Trabalho, Previdência e Assistência

Câmara arquiva permissão para parto anônimo

25/05/2011 - 19:21  

Saulo Cruz
Luiz Couto
Luiz Couto considerou o texto inconstitucional.

A Comissão de Constituição e Justiça e de Cidadania (CCJ) rejeitou ontem o Projeto de Lei 2747/08, do ex-deputado Eduardo Valverde, que permite à mulher grávida que não deseja ou não pode criar o filho fazer o parto de forma anônima e encaminhar o recém-nascido para adoção. Como também já foi rejeitada pela Comissão de Seguridade Social e Família, a proposta será arquivada, a menos que receba recurso assinado por 10% dos parlamentares para votação em Plenário.

O projeto previa o direito do parto anônimo sem que a gestante perdesse o acesso ao pré-natal gratuito na rede do Sistema Único de Saúde (SUS). Além disso, ela teria isenção de responsabilidade civil ou penal em relação ao filho. O objetivo do texto seria criar uma alternativa legal para as mães que não pretendem criar os filhos, reduzindo os casos de abandono de bebês e de abortos.
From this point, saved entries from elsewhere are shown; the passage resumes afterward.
==> /design/flow/design.v <==
module register_file (output [31:0] OutA, OutB, input [31:0] IntA, input [3:0] SA, SB, Dec, input Clk, Ld);
    wire [31:0] Q0, Q1, Q2, Q3, Q4, Q5, Q6, Q7, Q8, Q9, Q10, Q11, Q12, Q13, Q14, Q15;
    wire [15:0] E;
    decoder_4to16 decoder (E, Dec, Ld);
    dflipflop R0 (Q0, IntA, Clk, E[0]);
    dflipflop R1 (Q1, IntA, Clk, E[1]);
    dflipflop R2 (Q2, IntA, Clk, E[2]);
    dflipflop R3 (Q3, IntA, Clk, E[3]);
    dflipflop R4 (Q4, IntA, Clk, E[4]);
    dflipflop R5 (Q5, IntA, Clk, E[5]);
    dflipflop R6 (Q6, IntA, Clk, E[6]);
    dflipflop R7 (Q7, IntA, Clk, E[7]);
    dflipflop R8 (Q8, IntA, Clk, E[8]);
    dflipflop R9 (Q9, IntA, Clk, E[9]);
    dflipflop R10 (Q10, IntA, Clk, E[10]);
    dflipflop R11 (Q11, IntA, Clk, E[11]);
    dflipflop R12 (Q12, IntA, Clk, E[12]);
    dflipflop R13 (Q13, IntA, Clk, E[13]);
    dflipflop R14 (Q14, IntA, Clk, E[14]);
    dflipflop R15 (Q15, IntA, Clk, E[15]);
    mux_16x1_32 muxA (OutA, Q0, Q1, Q2, Q3, Q4, Q5, Q6, Q7, Q8, Q9, Q10, Q11, Q12, Q13, Q14, Q15, SA);
    mux_16x1_32 muxB (OutB, Q0, Q1, Q2, Q3, Q4, Q5, Q6, Q7, Q8, Q9, Q10, Q11, Q12, Q13, Q14, Q15, SB);
endmodule
module decoder_4to16 (output reg [15:0]E, input [3:0]D, input L);
    always @(D, L)
        if(!L) E <= 16'b0000000000000000;
        else
            case(D)
                4'b0000: E <= 16'b0000000000000001;
                4'b0001: E <= 16'b0000000000000010;
                4'b0010: E <= 16'b0000000000000100;
                4'b0011: E <= 16'b0000000000001000;
                4'b0100: E <= 16'b0000000000010000;
                4'b0101: E <= 16'b0000000000100000;
                4'b0110: E <= 16'b0000000001000000;
                4'b0111: E <= 16'b0000000010000000;
                4'b1000: E <= 16'b0000000100000000;
                4'b1001: E <= 16'b0000001000000000;
                4'b1010: E <= 16'b0000010000000000;
                4'b1011: E <= 16'b0000100000000000;
                4'b1100: E <= 16'b0001000000000000;
                4'b1101: E <= 16'b0010000000000000;
                4'b1110: E <= 16'b0100000000000000;
                4'b1111: E <= 16'b1000000000000000;
            endcase
endmodule
module dflipflop(output reg [31:0] Q, input [31:0] D, input clk, ld);
    always @(posedge clk)
        if(ld)
            Q <= D;
endmodule
module mux_16x1_32(Y, I0, I1, I2, I3, I4, I5, I6, I7, I8, I9, I10, I11, I12, I13, I14, I15, S);
    output reg [31:0] Y;
    input [31:0] I0, I1, I2, I3, I4, I5, I6, I7, I8, I9, I10, I11, I12, I13, I14, I15;
    input [3:0] S;
    always @(S, I0, I1, I2, I3, I4, I5, I6, I7, I8, I9, I10, I11, I12, I13, I14, I15)
    case (S)
        4'b0000: Y <= I0;
        4'b0001: Y <= I1;
        4'b0010: Y <= I2;
        4'b0011: Y <= I3;
        4'b0100: Y <= I4;
        4'b0101: Y <= I5;
        4'b0110: Y <= I6;
        4'b0111: Y <= I7;
        4'b1000: Y <= I8;
        4'b1001: Y <= I9;
        4'b1010: Y <= I10;
        4'b1011: Y <= I11;
        4'b1100: Y <= I12;
        4'b1101: Y <= I13;
        4'b1110: Y <= I14;
        4'b1111: Y <= I15;
    endcase
endmodule
==> /design/flow/run.sh <==
#!/bin/bash
# OpenROAD 26Q1-2900-gdf79404cd8, Yosys 0.63+post, stock flow scripts
make -C /OpenROAD-flow-scripts/flow DESIGN_CONFIG=/design/flow/config.mk WORK_HOME=/design/flow/orfs finish
==> /design/flow/config.mk <==
export PLATFORM = sky130hd
export DESIGN_NAME = register_file
export DESIGN_NICKNAME = register_file
export VERILOG_FILES = /design/flow/design.v
export SDC_FILE = /design/flow/constraint.sdc
export NUM_CORES = 4
export LEC_CHECK = 1
export CORE_UTILIZATION = 40
==> /design/flow/constraint.sdc <==
current_design register_file

set clk_period 6.7
set clk_io_pct 0.2

create_clock -name clk0 -period $clk_period [get_ports {Clk}]

set non_clock_inputs [all_inputs -no_clocks]
set_input_delay [expr $clk_period * $clk_io_pct] -clock clk0 $non_clock_inputs
set_output_delay [expr $clk_period * $clk_io_pct] -clock clk0 [all_outputs]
O relator, deputado Luiz Couto (PT-PB), manifestou parecer contrário à matéria por considerá-la inconstitucional. Segundo ele, todas as propostas que permitem o anonimato da mãe afetam o direito constitucional da criança à proteção integral. “O anonimato impede o filho de ter suas origens registradas, ou seja, é negado o direito à dignidade e à convivência familiar”, afirmou.